Toronto Star

February 14, 1999

No sex, please we're busy watching

Antonia Zerrbislas, Toronto Star

Sex, sex, sex, sex, sex, sex, sex, sex.

Everybody's talking about it but the only folks who seem to be doing it are the fake ones on TV.

Consider two much-publicized U.S. studies released last week.

One, in The Journal Of The American Medical Association, reported that 43 per cent of women and 31 per cent of men suffer from some form of sexual dysfunction, including lack of interest or pleasure.

Even though, it turns out, the study was sponsored by the maker of the penis-pumping Viagra, there's no evidence the figures are flawed - although the high dysfunction levels are astounding, even to experts.

The other study is from the Kaiser Family Foundation, a health philanthropy which, after analyzing 1,351 TV shows from the 1997-98 season, reported that 56 per cent depicted sexual conduct - defined as everything from talk about sex to passionate kissing to physical groping to simulated intercourse.

In prime time, the sex quotient rose to 67 per cent.

Imagine if they had included newscasts.

TV has become so sex-obsessed that, if you're not doing it, the medium will mock you. Not long ago, Jay Leno was on about how Monicagate phone-taper Linda Tripp hadn't had it in seven years.

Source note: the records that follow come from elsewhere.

==> config.mk <==
export PLATFORM = sky130hd
export DESIGN_NAME = fwd_operand_sel
export DESIGN_NICKNAME = d
export VERILOG_FILES = /design/src/rtl/fwd_pkg.sv /design/src/rtl/fwd_match.sv /design/src/rtl/fwd_prio.sv /design/src/rtl/fwd_opnd_mux.sv /design/src/rtl/fwd_operand_sel.sv
export SDC_FILE = /design/constraint.sdc
export NUM_CORES = 1
export LEC_CHECK = 0
export ABC_AREA = 1
export BUFFER_PORTS_ARGS = -buffer_cell sky130_fd_sc_hd__buf_2
export CORE_AREA = 5 5 257 259
export DETAILED_ROUTE_END_ITERATION = 10
export DIE_AREA = 0 0 262 264
export PLACE_DENSITY = 0.34
export SKIP_LAST_GASP = 1
export SLEW_MARGIN = 15
export SYNTH_ARGS = -nofsm -noshare
export SYNTH_HDL_FRONTEND = slang
export SYNTH_SLANG_ARGS = --single-unit
==> constraint.sdc <==
create_clock -name vclk -period 2.1
set_input_delay 0.105 -clock vclk [all_inputs]
set_output_delay 0.105 -clock vclk [all_outputs]
set_load 0.005 [all_outputs]
==> src/rtl/fwd_pkg.sv <==
package fwd_pkg;
  // Candidate index order is the priority order: index 0 is the youngest producer
  localparam int unsigned NUM_SRC = 5;
  typedef enum logic [2:0] {
    SRC_EX_ALU   = 3'd0,
    SRC_MEM_LOAD = 3'd1,
    SRC_MEM_ALU  = 3'd2,
    SRC_WB_LOAD  = 3'd3,
    SRC_WB_ALU   = 3'd4
  } fwd_src_e;
endpackage

==> src/rtl/fwd_match.sv <==
module fwd_match #(
  parameter int unsigned RID_W = 4,
  parameter int unsigned N     = 5
) (
  input  logic [RID_W-1:0] src_id,
  input  logic [RID_W-1:0] dst_id [N],
  output logic [N-1:0]     hit
);
  localparam logic [RID_W-1:0] NONE_ID = {RID_W{1'b1}};

  for (genvar i = 0; i < N; i++) begin : g_cmp
    assign hit[i] = (src_id != NONE_ID) && (dst_id[i] == src_id);
  end

  always_comb begin
    if (src_id == NONE_ID)
      AST_NONE_NEVER_HITS: assert (hit == '0);
  end
endmodule

==> src/rtl/fwd_prio.sv <==
module fwd_prio #(
  parameter int unsigned N = 5
) (
  input  logic [N-1:0] hit,
  output logic [N-1:0] grant
);
  always_comb begin
    logic taken;
    taken = 1'b0;
    grant = '0;
    for (int i = 0; i < N; i++) begin
      if (hit[i] && !taken) begin
        grant[i] = 1'b1;
        taken    = 1'b1;
      end
    end
  end

  always_comb begin
    AST_GRANT_ONEHOT: assert ($onehot0(grant));
    AST_GRANT_IN_HIT: assert ((grant & ~hit) == '0);
    AST_ANY_HIT_GRANTS: assert ((hit == '0) || (grant != '0));
  end
endmodule

==> src/rtl/fwd_opnd_mux.sv <==
module fwd_opnd_mux #(
  parameter int unsigned DATA_W = 64,
  parameter int unsigned N      = 5
) (
  input  logic [N-1:0]      grant,
  input  logic [DATA_W-1:0] cand [N],
  input  logic [DATA_W-1:0] rf_val,
  output logic [DATA_W-1:0] sel_val
);
  always_comb begin
    sel_val = rf_val;
    for (int i = N - 1; i >= 0; i--) begin
      if (grant[i]) sel_val = cand[i];
    end
  end

  always_comb begin
    if (grant == '0)
      AST_RF_WHEN_IDLE: assert (sel_val == rf_val);
  end
endmodule

==> src/rtl/fwd_operand_sel.sv <==
module fwd_operand_sel
  import fwd_pkg::*;
#(
  parameter int unsigned DATA_W = 64,
  parameter int unsigned RID_W  = 4
) (
  input  logic [RID_W-1:0]  dec_src_a,
  input  logic [RID_W-1:0]  dec_src_b,
  input  logic [DATA_W-1:0] rf_data_a,
  input  logic [DATA_W-1:0] rf_data_b,
  input  logic [DATA_W-1:0] dec_pc_next,
  input  logic              dec_use_pc,
  input  logic [RID_W-1:0]  ex_alu_dst,
  input  logic [DATA_W-1:0] ex_alu_val,
  input  logic [RID_W-1:0]  mem_load_dst,
  input  logic [DATA_W-1:0] mem_load_val,
  input  logic [RID_W-1:0]  mem_alu_dst,
  input  logic [DATA_W-1:0] mem_alu_val,
  input  logic [RID_W-1:0]  wb_load_dst,
  input  logic [DATA_W-1:0] wb_load_val,
  input  logic [RID_W-1:0]  wb_alu_dst,
  input  logic [DATA_W-1:0] wb_alu_val,
  output logic [DATA_W-1:0] opnd_a,
  output logic [DATA_W-1:0] opnd_b
);
  localparam int unsigned N     = NUM_SRC;
  localparam int unsigned PORTS = 2;

  logic [RID_W-1:0]  dst_ids [N];
  logic [DATA_W-1:0] vals    [N];

  assign dst_ids[SRC_EX_ALU]   = ex_alu_dst;
  assign dst_ids[SRC_MEM_LOAD] = mem_load_dst;
  assign dst_ids[SRC_MEM_ALU]  = mem_alu_dst;
  assign dst_ids[SRC_WB_LOAD]  = wb_load_dst;
  assign dst_ids[SRC_WB_ALU]   = wb_alu_dst;
  assign vals[SRC_EX_ALU]      = ex_alu_val;
  assign vals[SRC_MEM_LOAD]    = mem_load_val;
  assign vals[SRC_MEM_ALU]     = mem_alu_val;
  assign vals[SRC_WB_LOAD]     = wb_load_val;
  assign vals[SRC_WB_ALU]      = wb_alu_val;

  logic [RID_W-1:0]  src_ids [PORTS];
  logic [DATA_W-1:0] rf_vals [PORTS];
  logic [DATA_W-1:0] bypass  [PORTS];

  assign src_ids[0] = dec_src_a;
  assign src_ids[1] = dec_src_b;
  assign rf_vals[0] = rf_data_a;
  assign rf_vals[1] = rf_data_b;

  for (genvar p = 0; p < PORTS; p++) begin : g_port
    logic [N-1:0] hit;
    logic [N-1:0] grant;

    fwd_match #(.RID_W(RID_W), .N(N)) u_match (
      .src_id (src_ids[p]),
      .dst_id (dst_ids),
      .hit    (hit)
    );

    fwd_prio #(.N(N)) u_prio (
      .hit   (hit),
      .grant (grant)
    );

    fwd_opnd_mux #(.DATA_W(DATA_W), .N(N)) u_mux (
      .grant   (grant),
      .cand    (vals),
      .rf_val  (rf_vals[p]),
      .sel_val (bypass[p])
    );
  end

  // The PC path sits after the bypass mux, so it overrides every register match
  assign opnd_a = dec_use_pc ? dec_pc_next : bypass[0];
  assign opnd_b = bypass[1];

  always_comb begin
    if (!dec_use_pc)
      AST_A_FROM_BYPASS: assert (opnd_a == g_port[0].u_mux.sel_val);
    AST_B_IGNORES_PC: assert (opnd_b == g_port[1].u_mux.sel_val);
  end
endmodule

### Word level (Yosys, flattened, before mapping)

Index checks and enable logic that the tools add are counted.

* mux-type cells: 27
* shift-type cells: 0
* div/mod/pow operators: 0
* eq/ne operators: 12
* add/sub/neg operators: 0
* reduce and logical (&&, ||, !) cells: 26
* magnitude comparators: 0
* multiply operators: 0
* bitwise gates (word level): 0

Operator list (number)
* $mux W64: 11
* $eq A4 B4 Y1: 10
* $logic_and A1 B1 Y1: 18
* $mux W1: 16
* $logic_not A1 Y1: 8
* $ne A4 B4 Y1 const B: 2

* register bits: 0
* memories: 0
* logic and storage cells: 65
* bits in latches: 0
* RAM bits: 0
* bits in read-only memories: 0
* bits of input ports: 541

### Logic depth before layout (Yosys ltp)

Gate-level depths: netlist (run 1).

* depth in word-level cells: 21
* gate-level depth with buffers: 16
* gate-level depth less buffers: 14

### Cells and area by module

Synthesis (run 1) repeated with hierarchy kept, for this count alone.

* cells, all modules: 2172
* area total of the unflattened synthesis: 9375.2 µm²

By module, submodules not included
* fwd_opnd_mux: cells an instance 902, instances 2, area an instance 3880.0 µm²
* fwd_operand_sel: cells an instance 206, instances 1, area an instance 844.6 µm²
* fwd_match: cells an instance 70, instances 2, area an instance 339.1 µm²
* fwd_prio: cells an instance 11, instances 2, area an instance 46.3 µm²

### Least setup slack after synthesis (run 1)

OpenSTA, ideal clock, no wires.

* kind: in2out
* start: input dec_src_a[2]
* end: output opnd_a[30]
* path buffers: 3
* path slack: 0.479 ns
* cell stages on the path: 15
* data arrival time: 1.516 ns
* cells stage by stage: buf_2 nand2_1 nor2_4 nor2_1 nand3_4 nand2_4 nor2_4 buf_6 buf_6 a21oi_2 nand2_1 nand2_1 nand2_1 nand2_1 nand2_1

* longest elaborated chain between the ends: 21
* elaborated cells on any way between the ends: 33
* classes of those cells: eq/ne (6); mux (14); reduce/logical (13)

Ends and longest elaborated chain
* from (decl): line fwd_operand_sel.sv:7 `input logic [RID_W-1:0] dec_src_a,`
* $ne A4 B4 Y1 or $eq A4 B4 Y1 (tied branches): line fwd_match.sv:12 `assign hit[i] = (src_id != NONE_ID) && (dst_id[i] == src_id);`
* $logic_and A1 B1 Y1: line fwd_match.sv:12
* $mux W1: line fwd_prio.sv:12 `if (hit[i] && !taken) begin`
* $logic_not A1 Y1: line fwd_prio.sv:12
* $logic_and A1 B1 Y1: line fwd_prio.sv:12
* $mux W1: line fwd_prio.sv:12
* $logic_not A1 Y1: line fwd_prio.sv:12
* $logic_and A1 B1 Y1: line fwd_prio.sv:12
* [2 not listed]
* $logic_and A1 B1 Y1: line fwd_prio.sv:12
* $mux W1: line fwd_prio.sv:12
* $logic_not A1 Y1: line fwd_prio.sv:12
* $logic_and A1 B1 Y1: line fwd_prio.sv:12
* $mux W1: line fwd_prio.sv:12
* $mux W64 (4 in a row): line fwd_opnd_mux.sv:13 `if (grant[i]) sel_val = cand[i];`
* $mux W64 *: line fwd_opnd_mux.sv:13
* $mux W64 *: line fwd_operand_sel.sv:76 `assign opnd_a = dec_use_pc ? dec_pc_next : bypass[0];`
* to (decl): line fwd_operand_sel.sv:23 `output logic [DATA_W-1:0] opnd_a,`

Every way passes the cells marked *; elsewhere a longest branch is shown, timed or not.

### Worst setup path in the final report (run 1)

* start: input dec_src_b[1]
* end: output opnd_b[29]

* longest elaborated chain between the ends: 20
* elaborated cells on any way between the ends: 32
* classes of those cells: eq/ne (6); mux (13); reduce/logical (13)

Ends and longest elaborated chain
* from (decl): line fwd_operand_sel.sv:8 `input logic [RID_W-1:0] dec_src_b,`
* $ne A4 B4 Y1 or $eq A4 B4 Y1 (tied branches): line fwd_match.sv:12
* $logic_and A1 B1 Y1: line fwd_match.sv:12
* $mux W1: line fwd_prio.sv:12
* $logic_not A1 Y1: line fwd_prio.sv:12
* $logic_and A1 B1 Y1: line fwd_prio.sv:12
* $mux W1: line fwd_prio.sv:12
* $logic_not A1 Y1: line fwd_prio.sv:12
* $logic_and A1 B1 Y1: line fwd_prio.sv:12
* $mux W1: line fwd_prio.sv:12
* $logic_not A1 Y1: line fwd_prio.sv:12
* $logic_and A1 B1 Y1: line fwd_prio.sv:12
* $mux W1: line fwd_prio.sv:12
* $logic_not A1 Y1: line fwd_prio.sv:12
* $logic_and A1 B1 Y1: line fwd_prio.sv:12
* $mux W1: line fwd_prio.sv:12
* $mux W64 (4 in a row): line fwd_opnd_mux.sv:13
* $mux W64 *: line fwd_opnd_mux.sv:13
* to (decl): line fwd_operand_sel.sv:24 `output logic [DATA_W-1:0] opnd_b`

Marks and branches as above.

==> metrics.md, run 1 <==
| Metric | Value |
|---|---|
| Outcome | finished with violations |
| Violated checks | negative setup slack |
| Number of buffers added on ports | 669 |
| Area Overhead vs Synth | 90.3% |
| Starting utilization of the core area | 0.146 |
| Via count | roughly 17,000 |
| Number of cells after detailed placement | between 3,000 and 4,000 |
| Largest incremental delay on the critical path | approximately 180 ps |
| Largest net degree at the start of global routing | 55 |
| Grt ovf | 0 |
| Sum of buffers and inverters on the critical path | 7 |
| Max VDD drop | 0.000103 V |
| Avg Inst Size Synth | approximately 4.8 um2 |
| Number of antenna violations at the first check in global routing | 22 |
| Critical-path top delay cell | sky130_fd_sc_hd__xor2_2 |
| Final worst slack | -78.2 ps |
| Worst-path maximum fanout | 6 |
| Number of global-route vias before repair | 16,800 |
| DRT iter0 DRCs | about 1,100 |
| Cell area reported after detailed placement | approximately 0.015 mm2 |
| Number of design rule violations left after detail routing | 0 |
| Number of clock-tree buffers in the layout | 0 |
| Global-route total usage across every layer | 0.223 |
| Static power due to leakage | about 10 nW |
| Drt via density | around 4.6 |
| Number of rows created at floorplan | 93 |
| Actual slew at the worst max-slew pin | between 700 and 800 ps |
| Top Family by Delay on Critical Path | buffers and inverters |
| Total die area | between 0.06 and 0.07 mm2 |
| Worst endpoint required time | around 2000 ps |
| Startpoint type of the worst setup path | input pin |
| Antenna viol nets, final | 0 |
| Commonest cells after routing, fill and taps aside | sky130_fd_sc_hd__buf_2, sky130_fd_sc_hd__nand2_1, sky130_fd_sc_hd__nor2_1, sky130_fd_sc_hd__inv_1, sky130_fd_sc_hd__a21oi_1 |
| Worst min-delay path startpoint | dec_pc_next[45] |
| Post-route minimum period | approximately 2200 ps |
| Hold Path End | opnd_a[45] |
| RSZ-0062 raised after global routing | yes |
| Final Net Count | around 3,300 |
| Post-route core utilization | 0.278 |
| Number of flip-flops and latches | 0 |
| Ratio of total power to cell area | approximately 290 mW/mm2 |
| Smallest hold slack | between 400 and 500 ps |
| Count of distinct cell types in the synthesized netlist | 29 |
| Maximum Capacitance Violations | 0 |
| Half-perimeter wire length of the detailed placement result | around 62,000 um |
| Synthesized net count | between 2,000 and 2,500 |
| Horizontal die dimension | 262 um |
| Setup violators final | 43 |
| Mapped Cells | around 2,000 |
| Count of non-filler cells in the finished layout | between 3,000 and 4,000 |
| Critical path class | in -> out |
| Global-route wire length before repair | 116,000 um |
| First-pass iteration count of the detailed router | 6 |
| Type of the tightest min-delay check | in -> out |
| Detailed-route wire length | 84,900 um |
| Type of element capturing the critical path | primary output |
| Final Max Slew Viols | 0 |
| Most frequent standard cell in the layout excluding fill and tap cells | sky130_fd_sc_hd__buf_2 |
| Final cycle utilization of the critical path | 1.04 |
| Sequential-to-total area share from yosys stat | 0 |
| Critical path's most frequent cell | sky130_fd_sc_hd__buf_12 |
| Netlist area before placement | just over 0.009 mm2 |
| Gpl congestion | between 0.9 and 1 |
| Highest clock rate | 459 MHz |
| Register area | 0 um2 |
| Core region area | approximately 0.064 mm2 |
| Final Instance Area | 0.0177 mm2 |
| Final Hold Viols | 0 |
| Cell breakdown of the critical path | buf_12 -> buf_6 -> xor2_2 -> nor2_4 -> nand3_4 -> nand2_4 -> nor2_4 -> buf_12 -> buf_12 -> nand2_8 -> buf_12 -> buf_12 -> nand3_2 -> nand2_2 -> nand2_2 -> a21oi_2 -> buf_2 |
| Worst slew margin relative to its limit | 0.481 |
| Fraction of layout instances using a drive strength above 1 | 0.457 |
| Die boundary height | around 260 um |
| Ports | roughly 670 |
| Arrival time of data at the critical path endpoint | roughly 2100 ps |
| Depth of the worst hold-timing path | 4 |
| WL/cell | ~23 um |
| Yosys warning count | 0 |
-- per-stage QoR --
step	setup WS, ps	TNS (ps)	total power, W
2_1_floorplan	479	0	0.00191
3_3_place_gp	-387	-23860	0.00427
3_5_place_dp	-416	-22630	0.00425
4_1_cts	-153	-4980	0.00482
5_1_grt	-164	-9290	0.00545
6_report	-78.2	-1180	0.00507
-- synth_stat cells (all sizes together) --
cell type / instances / area (um2)
a21oi: 236 / 1220
a221oi: 44 / 661
a22o: 1 / 8.76
buf: 97 / 694
clkbuf: 53 / 199
inv: 246 / 923
nand2: 687 / 2610
nand3: 178 / 933
nand3b: 1 / 7.51
nor2: 266 / 1080
nor3: 1 / 5.00
o211ai: 44 / 330
o21ai: 62 / 310
o21bai: 19 / 143
xnor2: 14 / 123
xor2: 6 / 52.6
-- layout make-up --
cell class / count / area (um2)
timing repair buffer: 945 / 7160
fill: 7385 / 46000
tap: 855 / 1070
multi-input combinational: 1560 / 8480
antenna: 11 / 27.5
inverter: 246 / 960
-- worst min-delay path, stage by stage --
cell and delay (ps):
sky130_fd_sc_hd__buf_2 70, sky130_fd_sc_hd__nand2_1 40, sky130_fd_sc_hd__nand2_1 40, sky130_fd_sc_hd__buf_2 100
-- routing by layer --
layer | vias up | share of wire | GRT usage
met3 | 148 | 0.062 | 0.0296
met5 | - | 0.0012 | 0
li1 | 7859 | - | -
met1 | 7707 | 0.41 | 0.277
met4 | 16 | 0.031 | 0.0577
met2 | 802 | 0.49 | 0.404
-- logic make-up (layout without fill, tap and decap cells) --
logic type / Yosys count / after routing / share of synthesized area
AOI/OAI and AO/OA: 406 / 406 / 0.287
xor gates and xnor gates: 20 / 20 / 0.0188
buffers and inverters: 396 / 1191 / 0.195
other: 0 / 11 / 0
and+or+nand+nor: 1133 / 1134 / 0.498
-- worst max path at each step --
stage / slack, ps / startpoint / cells after the start / end
3_5_place_dp: -420 / dec_src_a[1] / 14 / opnd_a[45]
5_1_grt: -160 / dec_src_b[2] / 18 / opnd_b[38]
2_1_floorplan: 480 / dec_src_a[2] / 15 / opnd_a[30]
4_1_cts: -150 / dec_src_b[1] / 17 / opnd_b[17]
6_report: -80 / dec_src_b[1] / 17 / opnd_b[29]
3_3_place_gp: -390 / dec_src_a[1] / 14 / opnd_a[30]
-- power by group --
part | switching [W] | internal (W) | total, W | leakage (nW)
clock | 0 | 0.000000000702 | 0.000000000702 | 0.0000697
combinational | 0.00279 | 0.00228 | 0.00507 | 9.73
sequential | 0 | 0 | 0 | 0
-- repair_timing --
action / 4_1_cts / 5_1_grt
gates cloned: 14 / 10
pin swaps: 92 / 89
resized for setup: 217 / 155
setup buffers: 47 / 12
setup endpoints to repair: 128 / 128
hold buffers: 0 / 0
Note: power is estimated with default switching activity, not from simulation.
==> run 2, diff against run 1 <==
CORE_AREA = 5 5 259 261   (was 5 5 257 259)
DIE_AREA = 0 0 264 266   (was 0 0 262 264)
SYNTH_HIERARCHICAL = 1   (was not set)
==> metrics.md, run 2 <==
| Metric | Value |
|---|---|
| Max VDD drop | 0.0000748 V (-27%) |
| Startpoint type of the worst setup path | input pin |
| Final Hold Viols | 0 (unchanged) |
| Final worst slack | -98.5 ps (-20.3 ps) |
| Top Family by Delay on Critical Path | buffers and inverters |
| Count of non-filler cells in the finished layout | 3,783 (+4.6%) |
| Half-perimeter wire length of the detailed placement result | 56,900 um (-8.6%) |
| Gpl congestion | 0.907 (-3.2%) |
| Critical-path top delay cell | sky130_fd_sc_hd__buf_12 |
| Largest incremental delay on the critical path | 180 ps (about the same) |
| Number of antenna violations at the first check in global routing | 13 (-41%) |
| Final cycle utilization of the critical path | 1.05 (+0.00966) |
| Detailed-route wire length | 77,000 um (-9.2%) |
| Post-route core utilization | 0.273 (-0.00484) |
| Global-route total usage across every layer | 0.194 (-0.0288) |
| Mapped Cells | 2,172 (+11%) |
| Number of flip-flops and latches | 0 (unchanged) |
| Post-Synth Adder-Cell Area | 0 (unchanged) |
| Type of the tightest min-delay check | in -> out |
| Filler cells | 7,653 (+3.6%) |
| Die boundary height | 266 um (+0.76%) |
| Total die area | 0.0702 mm2 (+1.5%) |
| Horizontal die dimension | 264 um (+0.76%) |
| Ratio of total power to cell area | 224 mW/mm2 (-22%) |
| Grt ovf | 0 (unchanged) |
| Compound-cell area share of the yosys netlist | 0.205 (-0.0823) |
| Fraction of synthesized area in multiplexers | 0 (unchanged) |
| Yosys warning count | 6 (+6) |
| Setup violators final | 63 (+47%) |
| Number of cells after detailed placement | 3,722 (+5.5%) |
| Proportion of netlist area held by the largest area contributor | 0.465 (+0.190) |
| Violated checks | negative setup slack |
| Type of element capturing the critical path | primary output |
| DRT iter0 DRCs | 855 (-22%) |
| Worst slew margin relative to its limit | 0.625 (+0.144) |
| Critical path's most frequent cell | sky130_fd_sc_hd__nand2_2 |
| Netlist area before placement | 0.00938 mm2 (+0.83%) |
| Static power due to leakage | 10.6 nW (+9.2%) |
| Cell breakdown of the critical path | buf_8 -> buf_6 -> xnor2_4 -> nand3_2 -> nor2_4 -> nor2_4 -> nand2_4 -> buf_6 -> nor2_4 -> buf_12 -> clkinv_16 -> buf_16 -> buf_4 -> nand3_4 -> nand2_2 -> nand2_2 -> nand2_2 -> nand2_2 -> buf_2 |
| First-pass iteration count of the detailed router | 7 (+1) |
| Largest net degree at the start of global routing | 69 (+25%) |
| Power consumption | 0.00393 W (-22%) |
| Final Net Count | 3,465 (+5.2%) |
| XOR/XNOR Fraction of Synth Area | 0.0187 (-0.000156) |
| Starting utilization of the core area | 0.146 (about the same) |
| Critical path class | in -> out |
| Final Instance Area | 0.0175 mm2 (-0.84%) |
| Main combinational cell family by area after synthesis | simple AND/OR/NAND/NOR gates |
| Area occupied by multi-input gates | 0.00844 mm2 (-0.49%) |
| Commonest cells after routing, fill and taps aside | sky130_fd_sc_hd__nand2_1, sky130_fd_sc_hd__buf_2, sky130_fd_sc_hd__a21oi_1, sky130_fd_sc_hd__inv_1, sky130_fd_sc_hd__buf_4 |
| Worst endpoint required time | 2000 ps (about the same) |
| Outcome | finished with violations |
| Number of design rule violations left after detail routing | 0 (unchanged) |
| Number of rows created at floorplan | 93 (unchanged) |
| Fraction of layout instances using a drive strength above 1 | 0.399 (-0.0579) |
| Cell area reported after detailed placement | 0.0147 mm2 (-2.3%) |
| RSZ-0062 raised after global routing | yes |
| Simple logic cell fraction of the synthesized area | 0.550 (+0.0514) |
| Highest clock rate | 455 MHz (-0.92%) |
| Number of global-route vias before repair | 15,800 (-5.8%) |
| Area Overhead vs Synth | 87.2% |
| Number of buffers added on ports | 669 (unchanged) |
| Synthesized net count | 2,713 (+8.7%) |
| Drt via density | 4.27 (-6.6%) |
| Global-route wire length before repair | 106,000 um (-8.8%) |
| Ports | 669 (unchanged) |
| Final Max Slew Viols | 0 (unchanged) |
| Most frequent standard cell in the layout excluding fill and tap cells | sky130_fd_sc_hd__nand2_1 |
| Actual slew at the worst max-slew pin | 562 ps (-216 ps) |
| Synth top cells by count | sky130_fd_sc_hd__nand2_1, sky130_fd_sc_hd__a21oi_1, sky130_fd_sc_hd__inv_1, sky130_fd_sc_hd__nand3_1, sky130_fd_sc_hd__buf_2 |
| Hold-fix buffers at CTS | 0 (unchanged) |
| Sum of buffers and inverters on the critical path | 8 (+1) |
| Arrival time of data at the critical path endpoint | 2090 ps (+20 ps) |
| WL/cell | 20.4 um (-13%) |
| Via count | 16,200 (-2.3%) |
| Maximum Capacitance Violations | 0 (unchanged) |
| Core region area | 0.0642 mm2 (+0.91%) |
| Number of clock-tree buffers in the layout | 0 (unchanged) |
| Cell accounting for the most synthesized area | sky130_fd_sc_hd__nand2_1 |
| Synth area leaders | sky130_fd_sc_hd__nand2_1, sky130_fd_sc_hd__a21oi_1, sky130_fd_sc_hd__inv_1, sky130_fd_sc_hd__nand3_1, sky130_fd_sc_hd__buf_2 |
| Worst-path maximum fanout | 8 (+2) |
| Sequential-to-total area share from yosys stat | 0 (unchanged) |
| Register area | 0 um2 (unchanged) |
| Count of distinct cell types in the synthesized netlist | 16 (-45%) |
| Antenna viol nets, final | 0 (unchanged) |
| Cell with the most instances after synthesis | sky130_fd_sc_hd__nand2_1 |
| Avg Inst Size Synth | 4.32 um2 (-9.2%) |
| Post-route minimum period | 2200 ps (+20.3 ps) |
-- run 2: cell count changes after synthesis, sizes merged, moves of 6 or more --
cell / change
nand2: +475
nor2: -248
a21oi: +148
o21ai: -62
inv: +45
a221oi: -44
o211ai: -44
nand3: -40
o21bai: -19
clkbuf: -17
buf: +14
dlygate4sd1: +6
xnor2: +6
xor2: -6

But this is not exactly stop-the-presses news.

On one network, one night last week, Friends' Phoebe busted out of her bra for Chandler, who has been going at it with Monica. Later, Frasier was in and out of his clothes while trying to bed his station's new P.R. director. That was followed by the sexual escapades of the is-he-or-isn't-he-gay assistant on Veronica's Closet. Then, E.R.'s Carter performed a thong-ectomy on med student Lucy.

That none of the acts were consummated is irrelevant. What is relevant is that TV characters seem to have much more fun than TV viewers except, perhaps, on Dawson's Creek, where Dawson and Joey prefer to agonize over losing their virginity rather than actually losing it, and on The X-Files, where sex is alien to Mulder and Scully - although they shower together tonight.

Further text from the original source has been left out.